Stored data entries:
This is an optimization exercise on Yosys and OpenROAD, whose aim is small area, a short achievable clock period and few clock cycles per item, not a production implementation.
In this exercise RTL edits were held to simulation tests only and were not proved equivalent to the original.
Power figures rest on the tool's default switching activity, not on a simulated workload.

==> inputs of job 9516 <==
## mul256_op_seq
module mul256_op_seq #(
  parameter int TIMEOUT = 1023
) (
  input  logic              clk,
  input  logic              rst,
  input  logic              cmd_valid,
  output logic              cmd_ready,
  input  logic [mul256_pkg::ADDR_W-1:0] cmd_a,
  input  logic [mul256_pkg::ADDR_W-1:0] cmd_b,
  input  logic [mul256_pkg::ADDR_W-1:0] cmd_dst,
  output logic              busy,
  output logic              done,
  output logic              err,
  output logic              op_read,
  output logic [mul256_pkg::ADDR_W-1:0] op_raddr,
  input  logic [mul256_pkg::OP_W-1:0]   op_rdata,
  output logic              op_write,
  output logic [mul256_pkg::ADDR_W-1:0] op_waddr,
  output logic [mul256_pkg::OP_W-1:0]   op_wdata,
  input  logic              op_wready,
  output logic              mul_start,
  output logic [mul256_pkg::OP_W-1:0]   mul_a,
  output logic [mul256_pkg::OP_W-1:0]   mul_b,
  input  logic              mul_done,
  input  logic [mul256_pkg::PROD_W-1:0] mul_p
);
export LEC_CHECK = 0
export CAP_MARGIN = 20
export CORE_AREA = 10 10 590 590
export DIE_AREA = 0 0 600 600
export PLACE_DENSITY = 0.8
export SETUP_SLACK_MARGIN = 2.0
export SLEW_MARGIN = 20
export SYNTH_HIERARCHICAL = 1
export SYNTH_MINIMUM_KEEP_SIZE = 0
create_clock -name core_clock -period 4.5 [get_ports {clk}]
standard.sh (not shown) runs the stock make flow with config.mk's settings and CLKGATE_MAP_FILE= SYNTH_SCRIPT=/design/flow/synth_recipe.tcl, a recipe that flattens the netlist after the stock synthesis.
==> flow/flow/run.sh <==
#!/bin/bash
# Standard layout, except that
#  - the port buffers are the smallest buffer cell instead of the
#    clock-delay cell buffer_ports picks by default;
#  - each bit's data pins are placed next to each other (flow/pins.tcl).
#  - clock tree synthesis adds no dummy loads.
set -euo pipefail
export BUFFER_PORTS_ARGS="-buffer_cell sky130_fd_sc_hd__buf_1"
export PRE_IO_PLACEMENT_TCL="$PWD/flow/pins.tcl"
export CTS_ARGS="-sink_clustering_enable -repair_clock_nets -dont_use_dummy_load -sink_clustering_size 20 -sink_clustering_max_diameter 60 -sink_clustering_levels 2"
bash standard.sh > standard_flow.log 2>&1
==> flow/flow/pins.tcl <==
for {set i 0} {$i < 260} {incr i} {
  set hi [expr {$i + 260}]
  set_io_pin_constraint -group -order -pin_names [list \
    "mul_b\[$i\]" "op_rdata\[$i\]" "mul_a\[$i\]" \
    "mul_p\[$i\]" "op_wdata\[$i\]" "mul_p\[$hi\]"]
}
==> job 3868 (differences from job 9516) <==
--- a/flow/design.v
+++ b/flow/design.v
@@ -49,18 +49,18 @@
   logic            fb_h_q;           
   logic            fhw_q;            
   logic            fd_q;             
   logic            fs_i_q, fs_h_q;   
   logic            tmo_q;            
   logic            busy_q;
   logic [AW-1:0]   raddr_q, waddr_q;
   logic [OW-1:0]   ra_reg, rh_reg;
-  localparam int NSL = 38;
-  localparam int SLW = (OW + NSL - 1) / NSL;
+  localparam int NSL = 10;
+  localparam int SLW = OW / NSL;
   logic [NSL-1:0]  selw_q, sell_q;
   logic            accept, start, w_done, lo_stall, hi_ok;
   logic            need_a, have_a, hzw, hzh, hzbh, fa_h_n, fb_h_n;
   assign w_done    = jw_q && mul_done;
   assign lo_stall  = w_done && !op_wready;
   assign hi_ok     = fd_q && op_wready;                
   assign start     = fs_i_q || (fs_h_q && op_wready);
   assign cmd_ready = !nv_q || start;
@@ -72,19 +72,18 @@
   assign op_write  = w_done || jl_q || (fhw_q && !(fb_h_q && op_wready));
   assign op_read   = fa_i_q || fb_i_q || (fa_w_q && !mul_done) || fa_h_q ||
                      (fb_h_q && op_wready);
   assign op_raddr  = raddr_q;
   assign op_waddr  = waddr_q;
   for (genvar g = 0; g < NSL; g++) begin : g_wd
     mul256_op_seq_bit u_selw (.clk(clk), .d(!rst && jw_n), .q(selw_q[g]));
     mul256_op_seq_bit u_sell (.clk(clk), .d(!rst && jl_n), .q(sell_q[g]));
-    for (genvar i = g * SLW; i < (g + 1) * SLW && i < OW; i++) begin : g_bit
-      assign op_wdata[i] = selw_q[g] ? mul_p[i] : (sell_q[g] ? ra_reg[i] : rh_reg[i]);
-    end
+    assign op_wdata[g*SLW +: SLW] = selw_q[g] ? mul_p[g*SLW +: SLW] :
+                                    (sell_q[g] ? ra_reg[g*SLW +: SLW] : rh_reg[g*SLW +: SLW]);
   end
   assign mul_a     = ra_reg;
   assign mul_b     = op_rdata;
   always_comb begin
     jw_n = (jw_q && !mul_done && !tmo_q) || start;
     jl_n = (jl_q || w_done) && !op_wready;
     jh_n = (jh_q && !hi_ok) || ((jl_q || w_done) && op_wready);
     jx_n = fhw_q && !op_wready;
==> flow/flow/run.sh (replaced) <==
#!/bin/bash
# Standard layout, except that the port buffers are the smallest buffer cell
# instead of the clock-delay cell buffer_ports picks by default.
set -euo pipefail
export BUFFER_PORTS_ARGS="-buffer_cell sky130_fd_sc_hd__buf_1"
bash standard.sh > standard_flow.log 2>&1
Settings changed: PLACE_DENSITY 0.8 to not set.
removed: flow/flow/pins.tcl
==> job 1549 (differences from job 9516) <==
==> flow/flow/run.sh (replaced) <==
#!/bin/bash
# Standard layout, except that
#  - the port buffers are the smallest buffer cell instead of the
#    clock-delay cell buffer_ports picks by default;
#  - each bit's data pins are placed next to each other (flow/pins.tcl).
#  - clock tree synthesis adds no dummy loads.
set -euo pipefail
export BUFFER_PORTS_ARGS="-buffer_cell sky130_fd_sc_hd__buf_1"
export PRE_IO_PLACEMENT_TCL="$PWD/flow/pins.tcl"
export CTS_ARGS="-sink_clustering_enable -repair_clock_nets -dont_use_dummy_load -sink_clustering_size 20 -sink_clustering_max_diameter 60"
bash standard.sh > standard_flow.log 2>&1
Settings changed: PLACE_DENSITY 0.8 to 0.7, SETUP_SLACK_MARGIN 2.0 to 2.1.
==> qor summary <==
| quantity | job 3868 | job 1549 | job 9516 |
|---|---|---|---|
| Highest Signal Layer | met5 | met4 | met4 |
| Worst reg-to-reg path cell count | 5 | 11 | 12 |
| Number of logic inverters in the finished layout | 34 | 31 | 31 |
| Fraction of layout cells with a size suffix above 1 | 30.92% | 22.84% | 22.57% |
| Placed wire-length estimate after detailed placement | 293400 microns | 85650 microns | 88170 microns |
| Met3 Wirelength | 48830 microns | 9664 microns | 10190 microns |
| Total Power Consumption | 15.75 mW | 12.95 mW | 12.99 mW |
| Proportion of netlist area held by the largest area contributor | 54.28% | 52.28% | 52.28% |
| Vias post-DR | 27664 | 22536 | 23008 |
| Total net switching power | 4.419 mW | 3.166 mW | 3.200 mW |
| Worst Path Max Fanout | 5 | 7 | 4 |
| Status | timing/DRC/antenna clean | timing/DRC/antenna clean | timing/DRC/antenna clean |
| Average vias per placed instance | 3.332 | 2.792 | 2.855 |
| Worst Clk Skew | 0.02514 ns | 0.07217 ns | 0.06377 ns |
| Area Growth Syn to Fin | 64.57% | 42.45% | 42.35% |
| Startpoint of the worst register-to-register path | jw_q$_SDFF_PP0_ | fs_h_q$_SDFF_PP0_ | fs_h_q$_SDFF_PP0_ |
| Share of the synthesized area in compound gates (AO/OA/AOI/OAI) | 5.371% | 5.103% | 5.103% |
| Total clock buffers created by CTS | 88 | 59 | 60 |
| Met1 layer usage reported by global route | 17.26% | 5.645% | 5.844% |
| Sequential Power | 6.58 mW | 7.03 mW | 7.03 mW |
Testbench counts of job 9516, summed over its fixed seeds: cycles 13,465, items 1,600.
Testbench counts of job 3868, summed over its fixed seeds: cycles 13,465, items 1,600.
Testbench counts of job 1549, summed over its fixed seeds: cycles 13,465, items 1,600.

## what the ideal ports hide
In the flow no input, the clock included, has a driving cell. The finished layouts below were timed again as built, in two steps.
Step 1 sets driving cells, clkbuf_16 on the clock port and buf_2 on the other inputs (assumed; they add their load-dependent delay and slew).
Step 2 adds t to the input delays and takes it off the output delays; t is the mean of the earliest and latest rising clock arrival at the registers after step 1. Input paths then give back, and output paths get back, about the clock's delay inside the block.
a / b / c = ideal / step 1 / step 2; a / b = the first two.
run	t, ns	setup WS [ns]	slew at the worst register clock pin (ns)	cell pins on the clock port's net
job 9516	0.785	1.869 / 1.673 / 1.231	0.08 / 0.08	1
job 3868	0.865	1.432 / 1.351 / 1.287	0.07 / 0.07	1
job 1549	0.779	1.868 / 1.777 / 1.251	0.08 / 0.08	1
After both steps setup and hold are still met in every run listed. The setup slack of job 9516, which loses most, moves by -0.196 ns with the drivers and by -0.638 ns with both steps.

Instructions to follow:
Which lines in the records above contain the string "pins"? Copy them.

Task result:
#  - each bit's data pins are placed next to each other (flow/pins.tcl).
export PRE_IO_PLACEMENT_TCL="$PWD/flow/pins.tcl"
==> flow/flow/pins.tcl <==
removed: flow/flow/pins.tcl
#  - each bit's data pins are placed next to each other (flow/pins.tcl).
export PRE_IO_PLACEMENT_TCL="$PWD/flow/pins.tcl"
run	t, ns	setup WS [ns]	slew at the worst register clock pin (ns)	cell pins on the clock port's net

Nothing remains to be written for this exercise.